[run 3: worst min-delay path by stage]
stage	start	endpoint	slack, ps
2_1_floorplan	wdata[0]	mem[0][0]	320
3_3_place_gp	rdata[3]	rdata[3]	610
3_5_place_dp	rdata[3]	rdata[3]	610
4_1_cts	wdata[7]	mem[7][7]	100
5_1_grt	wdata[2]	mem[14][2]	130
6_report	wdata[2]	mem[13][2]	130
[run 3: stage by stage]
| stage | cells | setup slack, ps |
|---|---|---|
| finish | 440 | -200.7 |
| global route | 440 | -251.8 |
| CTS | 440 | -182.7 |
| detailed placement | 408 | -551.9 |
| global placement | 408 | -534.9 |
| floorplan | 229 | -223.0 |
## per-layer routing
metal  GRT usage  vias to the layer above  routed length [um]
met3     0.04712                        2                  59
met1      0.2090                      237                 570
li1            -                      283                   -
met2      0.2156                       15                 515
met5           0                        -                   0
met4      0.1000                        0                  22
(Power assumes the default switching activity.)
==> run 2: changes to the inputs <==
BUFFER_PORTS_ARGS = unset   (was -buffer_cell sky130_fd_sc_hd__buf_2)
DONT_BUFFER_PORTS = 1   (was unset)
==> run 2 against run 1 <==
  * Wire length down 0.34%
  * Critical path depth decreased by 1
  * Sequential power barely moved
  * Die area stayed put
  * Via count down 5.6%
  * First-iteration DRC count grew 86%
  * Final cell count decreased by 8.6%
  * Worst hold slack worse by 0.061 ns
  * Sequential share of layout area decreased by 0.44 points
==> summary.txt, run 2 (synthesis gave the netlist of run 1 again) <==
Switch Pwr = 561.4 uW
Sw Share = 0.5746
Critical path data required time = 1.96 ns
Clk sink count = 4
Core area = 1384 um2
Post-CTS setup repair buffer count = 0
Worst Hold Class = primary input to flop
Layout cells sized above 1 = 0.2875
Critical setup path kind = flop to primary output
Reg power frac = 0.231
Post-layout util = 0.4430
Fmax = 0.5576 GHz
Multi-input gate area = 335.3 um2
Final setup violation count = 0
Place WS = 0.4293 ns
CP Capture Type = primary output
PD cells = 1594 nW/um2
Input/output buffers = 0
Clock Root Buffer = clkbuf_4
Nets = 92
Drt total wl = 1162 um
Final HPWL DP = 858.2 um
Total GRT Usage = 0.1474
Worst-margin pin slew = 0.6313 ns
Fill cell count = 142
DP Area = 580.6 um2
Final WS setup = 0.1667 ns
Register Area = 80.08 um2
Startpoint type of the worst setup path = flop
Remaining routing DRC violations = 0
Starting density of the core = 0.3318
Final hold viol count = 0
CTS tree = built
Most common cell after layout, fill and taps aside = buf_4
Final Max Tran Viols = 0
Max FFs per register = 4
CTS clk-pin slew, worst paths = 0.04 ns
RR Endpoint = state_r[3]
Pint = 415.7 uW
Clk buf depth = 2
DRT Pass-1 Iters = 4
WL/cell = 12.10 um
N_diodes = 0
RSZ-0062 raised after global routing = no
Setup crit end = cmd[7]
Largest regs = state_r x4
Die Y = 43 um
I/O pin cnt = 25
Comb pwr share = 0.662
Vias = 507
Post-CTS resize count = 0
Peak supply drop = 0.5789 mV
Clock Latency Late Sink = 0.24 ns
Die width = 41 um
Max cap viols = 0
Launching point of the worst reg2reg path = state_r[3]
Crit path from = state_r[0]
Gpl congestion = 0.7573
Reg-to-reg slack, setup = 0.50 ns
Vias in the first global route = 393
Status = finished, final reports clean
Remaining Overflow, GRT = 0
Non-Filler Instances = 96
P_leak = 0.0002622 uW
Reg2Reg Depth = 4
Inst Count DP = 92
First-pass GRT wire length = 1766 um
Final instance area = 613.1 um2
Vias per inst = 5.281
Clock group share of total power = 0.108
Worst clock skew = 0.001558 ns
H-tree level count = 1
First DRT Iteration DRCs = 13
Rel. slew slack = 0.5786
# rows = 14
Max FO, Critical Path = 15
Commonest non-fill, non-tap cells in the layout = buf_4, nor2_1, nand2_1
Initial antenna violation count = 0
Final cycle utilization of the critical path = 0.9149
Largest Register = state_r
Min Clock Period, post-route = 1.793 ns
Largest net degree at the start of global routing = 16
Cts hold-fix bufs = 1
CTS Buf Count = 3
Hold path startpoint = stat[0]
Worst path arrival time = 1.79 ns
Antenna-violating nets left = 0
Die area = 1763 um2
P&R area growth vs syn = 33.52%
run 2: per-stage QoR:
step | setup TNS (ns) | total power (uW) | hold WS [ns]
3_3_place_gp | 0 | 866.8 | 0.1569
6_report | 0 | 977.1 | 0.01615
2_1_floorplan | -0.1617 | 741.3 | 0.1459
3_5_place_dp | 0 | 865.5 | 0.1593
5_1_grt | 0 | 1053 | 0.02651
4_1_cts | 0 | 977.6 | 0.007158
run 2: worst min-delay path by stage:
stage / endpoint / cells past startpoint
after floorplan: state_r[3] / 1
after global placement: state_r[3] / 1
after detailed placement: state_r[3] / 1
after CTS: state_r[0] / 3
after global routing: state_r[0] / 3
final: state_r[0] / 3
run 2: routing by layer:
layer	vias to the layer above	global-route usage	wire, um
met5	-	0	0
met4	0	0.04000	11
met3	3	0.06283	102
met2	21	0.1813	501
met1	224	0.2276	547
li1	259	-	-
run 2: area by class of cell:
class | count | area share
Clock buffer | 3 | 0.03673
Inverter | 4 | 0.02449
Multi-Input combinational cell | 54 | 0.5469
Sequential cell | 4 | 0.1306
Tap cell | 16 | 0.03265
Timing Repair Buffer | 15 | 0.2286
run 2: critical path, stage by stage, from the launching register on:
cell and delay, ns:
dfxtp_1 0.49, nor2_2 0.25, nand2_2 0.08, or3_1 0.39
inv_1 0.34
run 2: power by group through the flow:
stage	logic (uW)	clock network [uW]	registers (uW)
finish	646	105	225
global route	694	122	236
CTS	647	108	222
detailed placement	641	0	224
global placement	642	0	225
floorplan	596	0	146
interface sfp_frame_if;
  logic                     valid;
  logic                     ready;
  logic [sfp_pkg::ByteW-1:0] frame_id;
  logic [sfp_pkg::ByteW-1:0] frame_message;

  modport source (output valid, output frame_id, output frame_message, input ready);
  modport sink   (input valid, input frame_id, input frame_message, output ready);
endinterface
`config.mk`:
```
export PLATFORM = sky130hd
export DESIGN_NAME = sorted_set_table
export DESIGN_NICKNAME = d
export VERILOG_FILES = /design/src/hw/rtl/sst_pkg.sv /design/src/hw/rtl/sorted_set_table.sv /design/src/hw/rtl/sst_ctrl.sv /design/src/hw/rtl/sst_dp.sv
export SDC_FILE = /design/constraint.sdc
export NUM_CORES = 1
export LEC_CHECK = 0
export BUFFER_PORTS_ARGS = -buffer_cell sky130_fd_sc_hd__buf_2
export CORE_MARGIN = 2
export CORE_UTILIZATION = 50
export CTS_CLUSTER_SIZE = 40
export DETAILED_ROUTE_END_ITERATION = 16
export PLACE_DENSITY = 0.75
export SLEW_MARGIN = 20
export SYNTH_ARGS = -nofsm -noshare
export SYNTH_HDL_FRONTEND = slang
export SYNTH_SLANG_ARGS = --single-unit
```
`constraint.sdc`:
```
create_clock -name clk -period 4.4 [get_ports clk]
set_clock_uncertainty 0.15 [all_clocks]
set_input_delay 0.44 -clock clk [delete_from_list [all_inputs] [get_ports clk]]
set_output_delay 0.44 -clock clk [all_outputs]
set_load 0.05 [all_outputs]
```
==> config.mk <==
export PLATFORM = sky130hd
export DESIGN_NAME = memory_type_range_allocator_top
export DESIGN_NICKNAME = d
export VERILOG_FILES = /design/src/rtl/core/mtra_pkg.sv /design/src/rtl/core/mtra_check.sv /design/src/rtl/core/mtra_table.sv /design/src/rtl/core/memory_type_range_allocator_top.sv
export VERILOG_INCLUDE_DIRS = /design/src /design/src/rtl/core
export SDC_FILE = /design/constraint.sdc
export NUM_CORES = 2
export LEC_CHECK = 0
export BUFFER_PORTS_ARGS = -buffer_cell sky130_fd_sc_hd__buf_2
export CAP_MARGIN = 20
export CORE_ASPECT_RATIO = 0.5
export CORE_MARGIN = 3
export CORE_UTILIZATION = 55
export DETAILED_ROUTE_END_ITERATION = 10
export PLACE_DENSITY = 0.76
export SYNTH_ARGS = -nofsm -noshare
export SYNTH_HDL_FRONTEND = slang
export SYNTH_HIERARCHICAL = 1
export SYNTH_SLANG_ARGS = --single-unit
==> constraint.sdc <==
create_clock -name clk -period 21.5 [get_ports clk]
set_input_delay 4.3 -clock clk [delete_from_list [all_inputs] [get_ports clk]]
set_output_delay 4.3 -clock clk [all_outputs]
set_load 0.02 [all_outputs]
==> src/rtl/core/assert_macros.svh <==
// Assertion macros used by the memory type range allocator top level.
// Expects clk and rst (synchronous, active high) in the including scope.
`ifndef ASSERT_MACROS_SVH
`define ASSERT_MACROS_SVH

// Property that must hold at every clock edge outside reset.
`define ASSERT_ALWAYS(name, prop, msg) \
  name: assert property (@(posedge clk) disable iff (rst) (prop)) else $error(msg);

// Consequent must hold in the cycle after the antecedent.
`define ASSERT_NEXT(name, ante, cons, msg) \
  name: assert property (@(posedge clk) disable iff (rst) (ante) |=> (cons)) else $error(msg);

`endif

==> src/rtl/core/mtra_pkg.sv <==
// Shared types, constants and helpers for the memory type range allocator.
// No dependencies; imported by every module of the block.
package mtra_pkg;

  localparam int ADDR_W          = 52;
  localparam int SIZE_W          = 53;
  localparam int SUM_W           = 54;
  localparam int TYPE_W          = 3;
  localparam int SLOT_W          = 3;
  localparam int WORD_W          = 64;
  localparam int PAGE_W          = 12;
  localparam int HI_W            = ADDR_W - PAGE_W;
  localparam int PAB_W           = 6;
  localparam int COUNT_W         = 4;
  localparam int CFG_ADDR_W      = 2;
  localparam int CFG_DATA_W      = 6;
  localparam int IN_W            = 112;
  localparam int OUT_W           = 136;
  localparam int VALID_BIT       = 11;
  localparam int MIN_ADDR_BITS   = 32;
  localparam int MAX_ADDR_BITS   = 52;
  localparam int DEF_MAX_ENTRIES = 8;

  localparam logic [PAB_W-1:0]   RST_PHYS_BITS   = PAB_W'(36);
  localparam logic [COUNT_W-1:0] RST_ENTRY_COUNT = COUNT_W'(8);
  localparam logic [SUM_W-1:0]   WRAP_LIMIT      = SUM_W'(1) << MAX_ADDR_BITS;

  typedef enum logic [3:0] {
    ST_OK             = 4'd0,
    ST_UNSUPPORTED    = 4'd1,
    ST_MISALIGNED     = 4'd2,
    ST_WRAPS          = 4'd3,
    ST_NOT_POW2       = 4'd4,
    ST_UNALIGNED_BASE = 4'd5,
    ST_BAD_NAME       = 4'd6,
    ST_UNKNOWN_TYPE   = 4'd7,
    ST_WC_UNSUPPORTED = 4'd8,
    ST_OVERLAP        = 4'd9,
    ST_NO_SLOT        = 4'd10
  } status_t;

  typedef enum logic [TYPE_W-1:0] {
    MT_UC       = 3'd0,
    MT_WC       = 3'd1,
    MT_UNK2     = 3'd2,
    MT_UNK3     = 3'd3,
    MT_WT       = 3'd4,
    MT_WP       = 3'd5,
    MT_WB       = 3'd6,
    MT_BAD_NAME = 3'd7
  } mem_type_t;

  typedef enum logic [CFG_ADDR_W-1:0] {
    CFG_RANGE_SUPPORT  = 2'd0,
    CFG_PHYS_ADDR_BITS = 2'd1,
    CFG_ENTRY_COUNT    = 2'd2,
    CFG_WC_SUPPORT     = 2'd3
  } cfg_index_t;

  // Stored entry: address bits above the page offset of base and mask words.
  typedef struct packed {
    logic [HI_W-1:0] base_hi;
    logic [HI_W-1:0] mask_hi;
  } entry_t;

  typedef struct packed {
    logic    valid;
    status_t status;
  } chk_t;

  // Address mask of the saturated physical address width.
  function automatic logic [ADDR_W-1:0] phys_mask(input logic [PAB_W-1:0] bits);
    logic [PAB_W-1:0]  w;
    logic [ADDR_W-1:0] m;
    w = bits;
    if (w < PAB_W'(MIN_ADDR_BITS)) w = PAB_W'(MIN_ADDR_BITS);
    if (w > PAB_W'(MAX_ADDR_BITS)) w = PAB_W'(MAX_ADDR_BITS);
    for (int j = 0; j < ADDR_W; j++) begin
      m[j] = (PAB_W'(j) < w);
    end
    return m;
  endfunction

endpackage
$ cat src/erv_pkg.sv
// ----------------------------------------------------------------------------
// erv_pkg
// Shared constants, types and arithmetic helpers for the vertex rotation block.
// ----------------------------------------------------------------------------
package erv_pkg;

    localparam int COORD_WIDTH    = 16;
    localparam int COEF_FRAC_BITS = 16;
    localparam int COEF_W         = COEF_FRAC_BITS + 2;
    localparam int ANGLE_BITS     = 16;
    localparam int QTR_BITS       = ANGLE_BITS - 2;
    // Accumulator of three coefficient by coordinate products
    localparam int ACC_W          = COEF_W + COORD_WIDTH + 2;
    // Rounded accumulator, before saturation
    localparam int RND_W          = ACC_W - COEF_FRAC_BITS;
    localparam int IDX_W          = 3;

    // pi/2 in Q30
    localparam logic [30:0] HALF_PI_Q30 = 31'd1686629713;
    localparam logic signed [COEF_W-1:0] COEF_ONE = COEF_W'(1) <<< COEF_FRAC_BITS;

    typedef enum logic [IDX_W-1:0] {
        REG_ANGLE_X  = 3'd0,
        REG_ANGLE_Y  = 3'd1,
        REG_ANGLE_Z  = 3'd2,
        REG_OFFSET_X = 3'd3,
        REG_OFFSET_Y = 3'd4
    } cfg_index_t;

    typedef logic signed [COEF_W-1:0] coef_val_t;

    // Rotation matrix, row major
    typedef struct packed {
        coef_val_t c00; coef_val_t c01; coef_val_t c02;
        coef_val_t c10; coef_val_t c11; coef_val_t c12;
        coef_val_t c20; coef_val_t c21; coef_val_t c22;
    } coef_t;

    // Request to and response from the sine unit
    typedef struct packed {
        logic                  start;
        logic [ANGLE_BITS-1:0] angle;
    } trig_req_t;

    typedef struct packed {
        logic      done;
        coef_val_t value;
    } trig_rsp_t;

    // Shift right by the fraction width, rounding to nearest, ties away from zero.
    function automatic logic signed [RND_W-1:0] rnd_frac(input logic signed [ACC_W-1:0] a);
        logic signed [ACC_W-1:0] biased;
        biased = a + (ACC_W'(1) <<< (COEF_FRAC_BITS - 1)) - ACC_W'(a[ACC_W-1]);
        return biased[ACC_W-1:COEF_FRAC_BITS];
    endfunction

    function automatic logic signed [COORD_WIDTH-1:0] sat_coord(
        input logic signed [RND_W-1:0] a);
        logic signed [RND_W-1:0] hi;
        logic signed [RND_W-1:0] lo;
        hi = RND_W'((64'sd1 <<< (COORD_WIDTH - 1)) - 64'sd1);
        lo = -hi - RND_W'(1);
        if (a > hi) begin
            return hi[COORD_WIDTH-1:0];
        end else if (a < lo) begin
            return lo[COORD_WIDTH-1:0];
        end
        return a[COORD_WIDTH-1:0];
    endfunction

    function automatic coef_val_t sat_coef(input logic signed [RND_W-1:0] a);
        logic signed [RND_W-1:0] hi;
        logic signed [RND_W-1:0] lo;
        hi = RND_W'((64'sd1 <<< (COEF_W - 1)) - 64'sd1);
        lo = -hi - RND_W'(1);
        if (a > hi) begin
            return hi[COEF_W-1:0];
        end else if (a < lo) begin
            return lo[COEF_W-1:0];
        end
        return a[COEF_W-1:0];
    endfunction

endpackage
### src/hdl/pbpd_pkg.sv
// Shared types, constants and helper functions of the PackBits plane decoder.
package pbpd_pkg;

   // Parameter defaults
   localparam int MAX_DIMENSION_DEF = 4096;
   localparam int MAX_CHANNELS_DEF  = 24;

   // Register widths and reset values
   localparam int   CSR_INDEX_W      = 2;
   localparam int   CSR_DATA_W       = 13;
   localparam int   DIM_REG_W        = 13;
   localparam int   CHAN_REG_W       = 5;
   localparam int   RESET_WIDTH      = 1;
   localparam int   RESET_HEIGHT     = 1;
   localparam int   RESET_CHANNELS   = 3;
   localparam logic RESET_COMPRESSED = 1'b1;

   typedef enum logic [CSR_INDEX_W-1:0] {
      CSR_IMAGE_WIDTH   = 2'd0,
      CSR_IMAGE_HEIGHT  = 2'd1,
      CSR_CHANNEL_COUNT = 2'd2,
      CSR_COMPRESSED    = 2'd3
   } csr_index_type;

   // Stream field widths
   localparam int DATA_W        = 8;
   localparam int PIXEL_INDEX_W = 24;
   localparam int LANE_W        = 2;
   localparam int RUN_LEN_W     = 8;
   localparam int RSP_DATA_W    = 48;
   localparam int RSP_PAD_W     = RSP_DATA_W - PIXEL_INDEX_W - LANE_W - DATA_W - RUN_LEN_W;

   // Byte queue between front and back
   localparam int QUEUE_DEPTH = 4;
   localparam int QUEUE_PTR_W = 2;
   localparam int QUEUE_CNT_W = 3;

   // Plane slots: slot number 4 means no plane is left
   localparam int             PLANE_SLOTS = 4;
   localparam int             PLANE_W     = 3;
   localparam logic [PLANE_W-1:0] PLANE_NONE  = 3'd4;
   localparam logic [PLANE_W-1:0] PLANE_FIRST_DEF = 3'd0;

   // PackBits header codes
   localparam logic [DATA_W-1:0] HDR_NOP  = 8'd128;
   localparam logic [DATA_W-1:0] RUN_XOR  = 8'hFF;
   localparam logic [DATA_W-1:0] RUN_BIAS = 8'd2;

   typedef enum logic [2:0] {
      PH_HEADER  = 3'b001,
      PH_LITERAL = 3'b010,
      PH_RUN     = 3'b100
   } phase_type;

   typedef struct packed {
      logic                   restart;
      logic                   compressed;
      logic [PLANE_SLOTS-1:0] plane_mask;
   } back_cfg_type;

   // Byte lane of each plane slot: 2, 1, 0, 3
   function automatic logic [LANE_W-1:0] lane_of(input logic [1:0] slot);
      logic [LANE_W-1:0] lane;
      unique case (slot)
         2'd0: lane = 2'd2;
         2'd1: lane = 2'd1;
         2'd2: lane = 2'd0;
         2'd3: lane = 2'd3;
         default: lane = 2'd0;
      endcase
      return lane;
   endfunction

   // First enabled slot at or after from, PLANE_NONE when there is none
   function automatic logic [PLANE_W-1:0] find_plane(input logic [PLANE_W-1:0] from,
                                                     input logic [PLANE_SLOTS-1:0] mask);
      logic [PLANE_W-1:0] sel;
      logic               found;
      sel   = PLANE_NONE;
      found = 1'b0;
      for (int i = 0; i < PLANE_SLOTS; i++) begin
         if (!found && (PLANE_W'(i) >= from) && mask[i]) begin
            sel   = PLANE_W'(i);
            found = 1'b1;
         end
      end
      return sel;
   endfunction

endpackage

☆ ☆ ☆ ☆ ☆

Wherever "Largest" occurs in the entries above, copy the line it sits on.

Largest regs = state_r x4
Largest Register = state_r
Largest net degree at the start of global routing = 16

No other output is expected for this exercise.